Feb 9, 2011 at 9:11 AM PS
RENTON, Wash. -- Helen Dyrdal was a frugal woman. She lived with broken furniture and tattered clothes.
But the 91-year-old stunned many people by leaving behind a fortune worth millions.
"She wore her clothing so long that the thread wore out," said best friend Goldie Ericson. "So the impression was that that was out of necessity. There was no other reason for it."
With no family left, she asked Ericson to handle her estate. Following her death last March, Ericson started opening her financial statements and got a shock.
"Oh, there would be things like $336,000," she said, "and they kept rolling in."
Turns out she'd squirreled away more than $3 million.

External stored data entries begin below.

[config.mk]
export PLATFORM = sky130hd
export DESIGN_NAME = aclk_fsm_flat
export DESIGN_NICKNAME = d
export VERILOG_FILES = /design/src/rtl/aclk_fsm_if.sv /design/src/rtl/aclk_fsm.sv /design/src/flat_wrapper.sv
export SDC_FILE = /design/constraint.sdc
export NUM_CORES = 1
export LEC_CHECK = 0
export BUFFER_PORTS_ARGS = -buffer_cell sky130_fd_sc_hd__buf_4
export CAP_MARGIN = 15
export CORE_AREA = 4 4 41 43
export CTS_CLUSTER_DIAMETER = 60
export CTS_CLUSTER_SIZE = 10
export DETAILED_ROUTE_END_ITERATION = 8
export DIE_AREA = 0 0 45 47
export PLACE_DENSITY = 0.71
export RECOVER_POWER = 25
export SLEW_MARGIN = 10
export SYNTH_ARGS = -nofsm -noshare
export SYNTH_HDL_FRONTEND = slang
export SYNTH_SLANG_ARGS = --single-unit
[constraint.sdc]
create_clock -name clock -period 1.9 [get_ports clock]
set_input_delay 0.285 -clock clock [delete_from_list [all_inputs] [get_ports clock]]
set_output_delay 0.285 -clock clock [all_outputs]
set_load 0.03 [all_outputs]
[src/rtl/aclk_fsm_if.sv]
// Keypad/button inputs and display/load strobes of the alarm-clock control FSM.
interface aclk_fsm_if;
    logic [3:0] key;
    logic       alarm_button;
    logic       time_button;
    logic       one_second;
    logic       shift;
    logic       show_new_time;
    logic       show_a;
    logic       load_new_a;
    logic       load_new_c;
    logic       reset_count;

    // Driver side: keypad decoder, buttons and timing generator
    modport master (
        output key, alarm_button, time_button, one_second,
        input  shift, show_new_time, show_a, load_new_a, load_new_c, reset_count
    );

    // Controller side
    modport slave (
        input  key, alarm_button, time_button, one_second,
        output shift, show_new_time, show_a, load_new_a, load_new_c, reset_count
    );
endinterface

[src/rtl/aclk_fsm.sv]
// Alarm-clock main control FSM: key entry, alarm/time commit and idle timeout.
module aclk_fsm #(
    parameter logic [3:0]  NOKEY       = 4'd10,
    parameter int unsigned TIMEOUT_SEC = 10,
    parameter int unsigned CNT_W       = 4
) (
    input  logic        clock,
    input  logic        reset,
    aclk_fsm_if.slave   bus
);

    localparam int unsigned STATE_W = 3;
    localparam logic [CNT_W-1:0] TIMEOUT_VAL = CNT_W'(TIMEOUT_SEC);

    typedef enum logic [STATE_W-1:0] {
        SHOW_TIME        = 3'd0,
        KEY_STORED       = 3'd1,
        KEY_WAITED       = 3'd2,
        KEY_ENTRY        = 3'd3,
        SHOW_ALARM       = 3'd4,
        SET_ALARM_TIME   = 3'd5,
        SET_CURRENT_TIME = 3'd6
    } state_t;

    state_t           state;
    state_t           state_nxt;
    logic [CNT_W-1:0] count;
    logic             time_out_c;
    logic             in_entry_c;

    // Output registers hold the decode of the current state
    logic shift_q, show_new_time_q, show_a_q, load_new_a_q, load_new_c_q, reset_count_q;
    logic shift_nxt, show_new_time_nxt, show_a_nxt, load_new_a_nxt, load_new_c_nxt, reset_count_nxt;

    assign time_out_c = (count == TIMEOUT_VAL);
    assign in_entry_c = (state == KEY_WAITED) || (state == KEY_ENTRY);

    // State register and registered outputs
    always_ff @(posedge clock or negedge reset) begin
        if (!reset) begin
            state           <= SHOW_TIME;
            shift_q         <= 1'b0;
            show_new_time_q <= 1'b0;
            show_a_q        <= 1'b0;
            load_new_a_q    <= 1'b0;
            load_new_c_q    <= 1'b0;
            reset_count_q   <= 1'b0;
        end else begin
            state           <= state_nxt;
            shift_q         <= shift_nxt;
            show_new_time_q <= show_new_time_nxt;
            show_a_q        <= show_a_nxt;
            load_new_a_q    <= load_new_a_nxt;
            load_new_c_q    <= load_new_c_nxt;
            reset_count_q   <= reset_count_nxt;
        end
    end

    // Idle-seconds counter: runs only while awaiting further keys, saturates at the limit
    always_ff @(posedge clock or negedge reset) begin
        if (!reset) begin
            count <= '0;
        end else if (in_entry_c) begin
            if (bus.one_second && !time_out_c) begin
                count <= count + CNT_W'(1);
            end
        end else begin
            count <= '0;
        end
    end

    // Next-state logic; buttons outrank keys, keys outrank timeout
    always_comb begin
        state_nxt = state;
        case (state)
            SHOW_TIME: begin
                if (bus.alarm_button)      state_nxt = SHOW_ALARM;
                else if (bus.key != NOKEY) state_nxt = KEY_STORED;
            end
            KEY_STORED: state_nxt = KEY_WAITED;
            KEY_WAITED: begin
                if (bus.key == NOKEY)  state_nxt = KEY_ENTRY;
                else if (time_out_c)   state_nxt = SHOW_TIME;
            end
            KEY_ENTRY: begin
                if (bus.alarm_button)      state_nxt = SET_ALARM_TIME;
                else if (bus.time_button)  state_nxt = SET_CURRENT_TIME;
                else if (bus.key != NOKEY) state_nxt = KEY_STORED;
                else if (time_out_c)       state_nxt = SHOW_TIME;
            end
            SHOW_ALARM: begin
                if (!bus.alarm_button) state_nxt = SHOW_TIME;
            end
            SET_ALARM_TIME:   state_nxt = SHOW_TIME;
            SET_CURRENT_TIME: state_nxt = SHOW_TIME;
            default:          state_nxt = SHOW_TIME;
        endcase
    end

    // Output decode of the state being entered, so registered outputs track the state
    always_comb begin
        shift_nxt         = 1'b0;
        show_new_time_nxt = 1'b0;
        show_a_nxt        = 1'b0;
        load_new_a_nxt    = 1'b0;
        load_new_c_nxt    = 1'b0;
        reset_count_nxt   = 1'b0;
        case (state_nxt)
            KEY_STORED: begin
                shift_nxt         = 1'b1;
                show_new_time_nxt = 1'b1;
            end
            KEY_WAITED:       show_new_time_nxt = 1'b1;
            KEY_ENTRY:        show_new_time_nxt = 1'b1;
            SHOW_ALARM:       show_a_nxt        = 1'b1;
            SET_ALARM_TIME:   load_new_a_nxt    = 1'b1;
            SET_CURRENT_TIME: begin
                load_new_c_nxt  = 1'b1;
                reset_count_nxt = 1'b1;
            end
            default: ;
        endcase
    end

    assign bus.shift         = shift_q;
    assign bus.show_new_time = show_new_time_q;
    assign bus.show_a        = show_a_q;
    assign bus.load_new_a    = load_new_a_q;
    assign bus.load_new_c    = load_new_c_q;
    assign bus.reset_count   = reset_count_q;

endmodule
[src/flat_wrapper.sv]
// flat-port wrapper written by rule: the top's interface ports become plain ports
module aclk_fsm_flat 
#(
    parameter logic [3:0]  NOKEY       = 4'd10,
    parameter int unsigned TIMEOUT_SEC = 10,
    parameter int unsigned CNT_W       = 4
)
  (clock, reset, bus_key, bus_alarm_button, bus_time_button, bus_one_second, bus_shift, bus_show_new_time, bus_show_a, bus_load_new_a, bus_load_new_c, bus_reset_count);
  aclk_fsm_if bus_i ();
  input  logic clock;
  input  logic reset;
  input wire logic [$bits(bus_i.key)-1:0] bus_key;
  input wire logic [$bits(bus_i.alarm_button)-1:0] bus_alarm_button;
  input wire logic [$bits(bus_i.time_button)-1:0] bus_time_button;
  input wire logic [$bits(bus_i.one_second)-1:0] bus_one_second;
  output wire logic [$bits(bus_i.shift)-1:0] bus_shift;
  output wire logic [$bits(bus_i.show_new_time)-1:0] bus_show_new_time;
  output wire logic [$bits(bus_i.show_a)-1:0] bus_show_a;
  output wire logic [$bits(bus_i.load_new_a)-1:0] bus_load_new_a;
  output wire logic [$bits(bus_i.load_new_c)-1:0] bus_load_new_c;
  output wire logic [$bits(bus_i.reset_count)-1:0] bus_reset_count;
  assign bus_i.key = bus_key;
  assign bus_i.alarm_button = bus_alarm_button;
  assign bus_i.time_button = bus_time_button;
  assign bus_i.one_second = bus_one_second;
  assign bus_shift = bus_i.shift;
  assign bus_show_new_time = bus_i.show_new_time;
  assign bus_show_a = bus_i.show_a;
  assign bus_load_new_a = bus_i.load_new_a;
  assign bus_load_new_c = bus_i.load_new_c;
  assign bus_reset_count = bus_i.reset_count;
  aclk_fsm #(.NOKEY(NOKEY), .TIMEOUT_SEC(TIMEOUT_SEC), .CNT_W(CNT_W)) u_core (.clock(clock), .reset(reset), .bus(bus_i));
endmodule
==> impl_metrics.ini, run 1 <==
[layout]
drive_gt1_frac = 0.3288
n_antenna_cell = 0
layout.cell_area.non_filler_um2 = 760.7
flow.area_growth_from_synthesis_pct = 22.09
nets = 86

[logic_synthesis]
synth.net_count = 68
synth-edff-count = 0
synth_warnings = 0
synth_common_cells = 12 x dfrtp_1, 4 x a21oi_1, 4 x nor2_1
async_flop_share = 1.000
synth_top_area_frac = 0.4819
ys.flop_type = dfrtp_1
synth.cell_area_um2 = 623.1
synth.lib_cells_used.distinct = 31
synthesis.instances = 57
synth_top_cell_by_area = dfrtp_1
postSynthAreaPerCell_um2 = 10.93
ys_seq_elements = 12
post_synth_main_area_contributors = dfrtp_1 48%, ha_1 4.0%, a21oi_1 3.2%
yosysSeqAreaShare = 0.4819
synth.most_common_cell = dfrtp_1

[sta]
fin_tns_setup_ns = 0
final-max-slew-violation-count = 0
unrepaired_setup_endpoints_after_global_routing = no
final_critical_path_setup_slack_ns = 0.3871
timing_hold_violations_final = 0
achievable-frequency_mhz = 661.0
setup_viol_count_final = 0
hold-worst-slack_ns = 0.2920
skew_ns = 0.0008395
max_slew_margin = 0.5709
worst-slew-pin-transition_ns = 0.6437
min_period_ns = 1.513
layout_worst_path_cycle_share = 0.7963

[placement]
place_hpwl_um = 865
port_buffers = 14
routabilityCongestion = 0.7626
dpl_cell_area_um2 = 732.0
pre_cts_ws_ns = 0.3897

[detailed_routing]
routedWlPerCell_um = 12.89
post_drt_via_cell_ratio = 5.216
detailroute.wirelength.met2_um = 516
starting_drt_drc_count = 4
antenna_left = 0
drt_first_pass_iters = 3
drc = 0
top_layer_used = met4
finalWirelength_mm = 1.134
num_vias = 459
met3RoutedLength_um = 49
route.layer.met1.wl_um = 529

[floorplan]
placementRows = 13
die_area_um2 = 2115
initial_core_utilization = 0.4788
core_region_area_um2 = 1301
top_level_port_count = 15
die-height_um = 47
die_width_um = 45

[global_route]
number_of_antenna_violations_at_the_first_check_in_global_routing = 0
grt_pass1_vias = 502
grt_start_max_net_pins = 13
grt_pass1_wl_mm = 2.042
grtUsageTotal = 0.1392
globalRouteOverflowTotal = 0

[cts]
post_cts.repair.setup_buffers = 0
cts-resized-gates = 0
htreeDepth = 1
cts_inserted_buffers = 3
clock_tree.buffer_depth = 2
tritoncts_num_sinks = 12
cts_tree = built
clk_pin_slew_ns = 0.07
clk-insertion-delay-late_ns = 0.27
cts_root_buffer = clkbuf_4

[setup_path]
critical_path.max_fanout = 3
crit-reg2reg-launch = u_core.count[0]
critPathLaunchType = flip-flop
r2r_setup_slack_ns = 0.39
crit_arrival_ns = 1.66
critical_path.endpoint_type = flip-flop
req_time_crit_path_ns = 2.05
timing.setup.critical_path_class = reg2reg
crit-reg2reg-capture = u_core.bus.shift
r2r.worst_path.cells = 6
setup.worst_path.start = u_core.count[0]

[pwr]
worst_ir_drop_vdd_mv = 0.6238
power.leakage_nw = 0.3556
totalPowerFinal_mw = 0.8896
power_density_nw_per_um2 = 1169

[run_status]
outcome = completed

[job]
max_cap_viol_count = 0

[hold_path]
timing.hold.worst.start = bus_time_button
hold_path_class = in2reg
hold_path_end = u_core.bus.load_new_c
timing.hold.worst_path_depth = 3
## registers in the layout, summed over array words and instances, names as in the netlist
register and count:
u_core.count 4, u_core.bus.show_a 1, u_core.bus.shift 1, u_core.bus.show_new_time 1, u_core.bus.load_new_a 1, u_core.state 3, u_core.bus.load_new_c 1
## area by class of cell
class	instances	area [um^2]
Fill cell	113	540.5
Sequential cell	12	300.3
Multi-Input combinational cell	40	296.5
Timing Repair Buffer	15	111.4
Clock buffer	3	22.52
Tap cell	15	18.77
Inverter	3	11.26
## timing repair
action / CTS / global route
endpoints found under the setup margin: 0 / 0
hold endpoints to repair: 12 / 0
hold buffers: 1 / 0
## worst max-delay path: stages, from the launching register on
cell and delay, ns:
dfrtp_1 0.40, inv_1 0.09, ha_1 0.16, nand3b_1 0.12, o2111a_1 0.28, a211oi_2 0.24, nor3_1 0.10
## per-layer routing
metal,vias to the layer above,track usage
met5,-,0
met4,0,0.1053
met3,4,0.03448
met2,12,0.2175
met1,211,0.1651
li1,232,-
## power by group
part           switching (mW)  internal, mW  total (mW)
combinational           0.215         0.148       0.362
sequential             0.0539         0.321       0.375
clock                  0.0791        0.0733       0.152
total                   0.348         0.542       0.890
## per-stage QoR
stage | util | instances
final | 0.5846 | 88
after global routing | 0.5846 | 88
after CTS | 0.5875 | 88
after detailed placement | 0.5625 | 84
after global placement | 0.5625 | 84
after floorplan | - | 57
## worst max-delay path by stage
stage                       endpoint  slack (ns)
finish              u_core.bus.shift        0.39
global route        u_core.bus.shift        0.29
CTS                 u_core.bus.shift        0.38
detailed placement  u_core.bus.shift        0.39
global placement    u_core.bus.shift        0.44
floorplan           u_core.bus.shift        0.50
## cells by family after synthesis
kind of cell / Yosys count / synth area share
AOI/OAI and AO/OA: 9 / 0.1084
xor gates and xnor gates: 3 / 0.04218
DFF: 12 / 0.4819
and+or+nand+nor: 26 / 0.2851
buffers and inverters: 5 / 0.04216
adders and majority gates: 2 / 0.04015
## placed cells by master, fill, tap and decap left out, types with 2 or more instances in the layout
cell type / synthesis / final
nor2_1: 4 / 4
inv_1: 2 / 2
dfrtp_1: 12 / 12
nor3_1: 3 / 3
nand2_1: 3 / 3
buf_4: 2 / 13
nand2b_1: 2 / 2
ha_1: 2 / 2
xor2_1: 2 / 2
clkbuf_4: 0 / 3
a21oi_1: 4 / 4
Note: power is estimated with default switching activity, not from simulation.
==> inputs of run 2 (changes only) <==
clock period = 1.5 ns   (was 1.9 ns; I/O delays follow)
==> impl_metrics.ini, run 2 (synthesis gave the netlist of run 1 again) <==
[global_route]
number_of_antenna_violations_at_the_first_check_in_global_routing = 0
grt_start_max_net_pins = 13
grt_pass1_vias = 473
global_routing_usage_on_met2 = 0.2260
grtUsageTotal = 0.1268
globalRouteOverflowTotal = 0
grt_busiest_layer = met2
gr-usage-met1 = 0.1405
globalRouteMet3Util = 0.02682
grt_pass1_wl_mm = 1.869

[run_status]
outcome = completed

[cts]
clk-insertion-delay-late_ns = 0.27
cts_root_buffer = clkbuf_4
tritoncts_num_sinks = 12
cts_tree = built
clock_tree.buffer_depth = 2
cts_inserted_buffers = 3
htreeDepth = 1
clk_pin_slew_ns = 0.07

[layout]
largest_register_ff_count = 4
instances_no_fill = 91
layout.cell_area.non_filler_um2 = 814.5
n_antenna_cell = 0
layout_commonest_cell = buf_4
flow.area_growth_from_synthesis_pct = 30.72
commonest_non_fill_non_tap_cells_in_the_layout = 16 x buf_4, 12 x dfrtp_1, 4 x a21oi_1, 4 x nor2_1
nets = 89
biggestRegsByFlops = u_core.count (4), u_core.state (3)
drive_gt1_frac = 0.4211
biggest_register = u_core.count

[hold_path]
hold_path_class = in2reg
hold_path_end = u_core.bus.load_new_c
timing.hold.worst.start = bus_time_button
timing.hold.worst_path_depth = 3

[setup_path]
critPathLaunchType = flip-flop
crit_arrival_ns = 1.62
crit-reg2reg-launch = u_core.count[0]
r2r.worst_path.cells = 7
req_time_crit_path_ns = 1.69
setup.worst_path.start = u_core.count[0]
critical_path.max_fanout = 3
critical_path.endpoint_type = flip-flop
crit-reg2reg-capture = u_core.bus.load_new_a
r2r_setup_slack_ns = 0.07
timing.setup.critical_path_class = reg2reg

[pwr]
power.sequential.fraction = 0.400
clock_power_share = 0.167
totalPowerFinal_mw = 1.189
power.leakage_nw = 0.3753
power.net_switching_mw = 0.4735
worst_ir_drop_vdd_mv = 0.7684
pwr-share-comb = 0.433
power_density_nw_per_um2 = 1460
power.internal_mw = 0.7159
power.share.switching = 0.3981

[job]
max_cap_viol_count = 0

[placement]
routabilityCongestion = 0.7628
placed_cells = 85
place_hpwl_um = 860.4
port_buffers = 14
dpl_cell_area_um2 = 739.5

[detailed_routing]
drc = 0
finalWirelength_mm = 1.204
num_vias = 481
antenna_left = 0
drt_first_pass_iters = 2
routedWlPerCell_um = 13.23
starting_drt_drc_count = 1
post_drt_via_cell_ratio = 5.286

[floorplan]
die-height_um = 47
placementRows = 13
die_width_um = 45
die_area_um2 = 2115
top_level_port_count = 15
initial_core_utilization = 0.4788
core_region_area_um2 = 1301

[sta]
worst-slew-pin-transition_ns = 0.6363
unrepaired_setup_endpoints_after_global_routing = yes
fin_tns_setup_ns = 0
timing_hold_violations_final = 0
achievable-frequency_mhz = 699.8
skew_ns = 0.003445
layout_worst_path_cycle_share = 0.9526
setup_viol_count_final = 0
final-max-slew-violation-count = 0
min_period_ns = 1.429
max_slew_margin = 0.5758
hold-worst-slack_ns = 0.2291
==> run 2: metal layers <==
layer / wire [um] / part of all wire
met5: 0 / 0
met4: 19 / 0.016
met3: 63 / 0.052
met2: 589 / 0.49
met1: 531 / 0.44
==> run 2: cell type report <==
cell class	count	area, um^2
Clock buffer	3	22.52
Fill cell	109	486.7
Inverter	3	11.26
Multi-Input combinational cell	40	327.8
Sequential cell	12	300.3
Tap cell	15	18.77
Timing Repair Buffer	18	133.9
==> run 2: what timing repair did <==
action                                 4_1_cts  5_1_grt
endpoints found under the hold margin       12        0
hold buffers                                 1        0
setup buffers                                2        0
pin swaps                                    3        7
resized for setup                            1        6
setup endpoints to repair                    1        4
==> run 2: worst max path at each step <==
stage                                 end  slack [ns]  depth (start not counted)
floorplan                u_core.bus.shift         0.1                          6
global placement         u_core.bus.shift        0.04                          6
detailed placement       u_core.bus.shift      -0.002                          6
CTS                 u_core.bus.load_new_a        0.02                          6
global route        u_core.bus.load_new_a       -0.02                          7
finish              u_core.bus.load_new_a        0.07                          7
==> run 2: power groups by stage <==
| stage | logic (mW) | registers, mW | clock network (mW) |
|---|---|---|---|
| after detailed placement | 0.465 | 0.479 | 0 |
| after CTS | 0.479 | 0.473 | 0.198 |
| after floorplan | 0.265 | 0.540 | 0 |
| after global placement | 0.462 | 0.479 | 0 |
| final | 0.515 | 0.476 | 0.198 |
| after global routing | 0.557 | 0.487 | 0.211 |
==> run 2: worst max-delay path: stages, from the launching register on <==
cell	delay, ns
dfrtp_1	0.39
inv_2	0.08
ha_4	0.12
and3b_2	0.21
nor4_2	0.05
nor3_2	0.23
inv_2	0.09
nor3b_2	0.18
==> run 2: per-stage QoR <==
stage | util | setup slack [ns]
floorplan | - | 0.09920
global placement | 0.5683 | 0.04137
detailed placement | 0.5683 | -0.001749
CTS | 0.6048 | 0.01714
global route | 0.6260 | -0.01998
finish | 0.6260 | 0.07104
==> inputs of run 3 (changes only) <==
CELL_PAD_IN_SITES_DETAIL_PLACEMENT = 1   (was unset)
CELL_PAD_IN_SITES_GLOBAL_PLACEMENT = 1   (was unset)
CORE_AREA = unset   (was 4 4 41 43)
CORE_MARGIN = 4   (was unset)
CORE_UTILIZATION = 34   (was unset)
DIE_AREA = unset   (was 0 0 45 47)
PLACE_DENSITY = unset   (was 0.71)
PLACE_DENSITY_LB_ADDON = 0.1   (was unset)
clock period = 1.19 ns   (was 1.5 ns; I/O delays follow)
==> impl_metrics.ini, run 3 (synthesis gave the netlist of run 1 again) <==
[pwr]
power.leakage_nw = 0.4541
totalPowerFinal_mw = 1.747
power_density_nw_per_um2 = 1811
worst_ir_drop_vdd_mv = 1.123

[cts]
cts_root_buffer = clkbuf_4
tritoncts_num_sinks = 12
clk-insertion-delay-late_ns = 0.27
cts_tree = built
htreeDepth = 1
clk_pin_slew_ns = 0.07
cts_inserted_buffers = 3
clock_tree.buffer_depth = 2

[layout]
layout_commonest_cell = buf_4
multi_input_gate_area_in_the_final_layout_um2 = 356.6
commonest_non_fill_non_tap_cells_in_the_layout = 29 x buf_4, 12 x dfrtp_1, 4 x nor2_1, 3 x nor3_1, 3 x clkbuf_4
fill_cells = 209
register_area_um2 = 300.3
largest_register_ff_count = 4
drive_gt1_frac = 0.5778
instances_no_fill = 115
n_antenna_cell = 0
biggest_register = u_core.count
nets = 103
flow.area_growth_from_synthesis_pct = 54.82
biggestRegsByFlops = u_core.count (4), u_core.state (3)
util_after_layout = 0.5587

[setup_path]
critPathLaunchType = flip-flop
crit-reg2reg-launch = u_core.count[0]
crit-reg2reg-capture = u_core.bus.load_new_a
crit_arrival_ns = 1.66
r2r_setup_slack_ns = -0.28
r2r.worst_path.cells = 7
req_time_crit_path_ns = 1.39
timing.setup.critical_path_class = reg2reg
critical_path.max_fanout = 3
critical_path.endpoint_type = flip-flop

[sta]
hold-worst-slack_ns = 0.1872
unrepaired_setup_endpoints_after_global_routing = yes
final-max-slew-violation-count = 0
final_critical_path_setup_slack_ns = -0.2785
skew_ns = 0.002412
max_slew_margin = 0.5645
timing_hold_violations_final = 0
setup_viol_count_final = 8
achievable-frequency_mhz = 681.0
layout_worst_path_cycle_share = 1.234
min_period_ns = 1.468
worst-slew-pin-transition_ns = 0.6533

[floorplan]
die-height_um = 50.81
die_area_um2 = 2582
top_level_port_count = 15
core_region_area_um2 = 1727
placementRows = 15
initial_core_utilization = 0.3609
die_width_um = 50.81

[hold_path]
timing.hold.worst_path_depth = 3
timing.hold.worst.start = bus_time_button
hold_path_end = u_core.bus.load_new_c
hold_path_class = in2reg

[detailed_routing]
starting_drt_drc_count = 6
routedWlPerCell_um = 15.82
antenna_left = 0
drc = 0
drt_first_pass_iters = 2
finalWirelength_mm = 1.819
post_drt_via_cell_ratio = 4.826
num_vias = 555

[job]
max_cap_viol_count = 0

[global_route]
number_of_antenna_violations_at_the_first_check_in_global_routing = 0
globalRouteOverflowTotal = 0
grt_pass1_wl_mm = 3.008
grtUsageTotal = 0.1650
grt_pass1_vias = 622
grt_start_max_net_pins = 13

[placement]
pre_cts_ws_ns = -0.3119
placed_cells = 107
port_buffers = 14
place_hpwl_mm = 1.158
routabilityCongestion = 0.6951

[run_status]
outcome = complete, but fails checks
violations = negative setup slack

"It was total and complete surprise," Ericson said. "It was as though I had stumbled onto something that I had no knowledge of, ever."
The next stunner came with Dyrdal's will -- all the money was to be given to charities.
"Half a million (dollars). It's our largest single donation we've every received," said Gary Crumb of Providence Hospice of Seattle.
Providence Hospice of Seattle says with the tight economy, the gift couldn't come at a better time.
"(It will) fund part of our pediatric hospice, which cares for children that are terminally ill," said Crumb.
The Salvation Army in Renton will use $500,000 in donation for family services.
"We are very grateful to her for this big donation. It makes a big difference and we've already started working on expanding the building using that money," said Capt. Terry Masango.
Ericson says her friend was very private, but wanted to send a message with the gifts she left behind.
"She said, 'I want people to recognize that I am a good person at heart,"' said Ericson.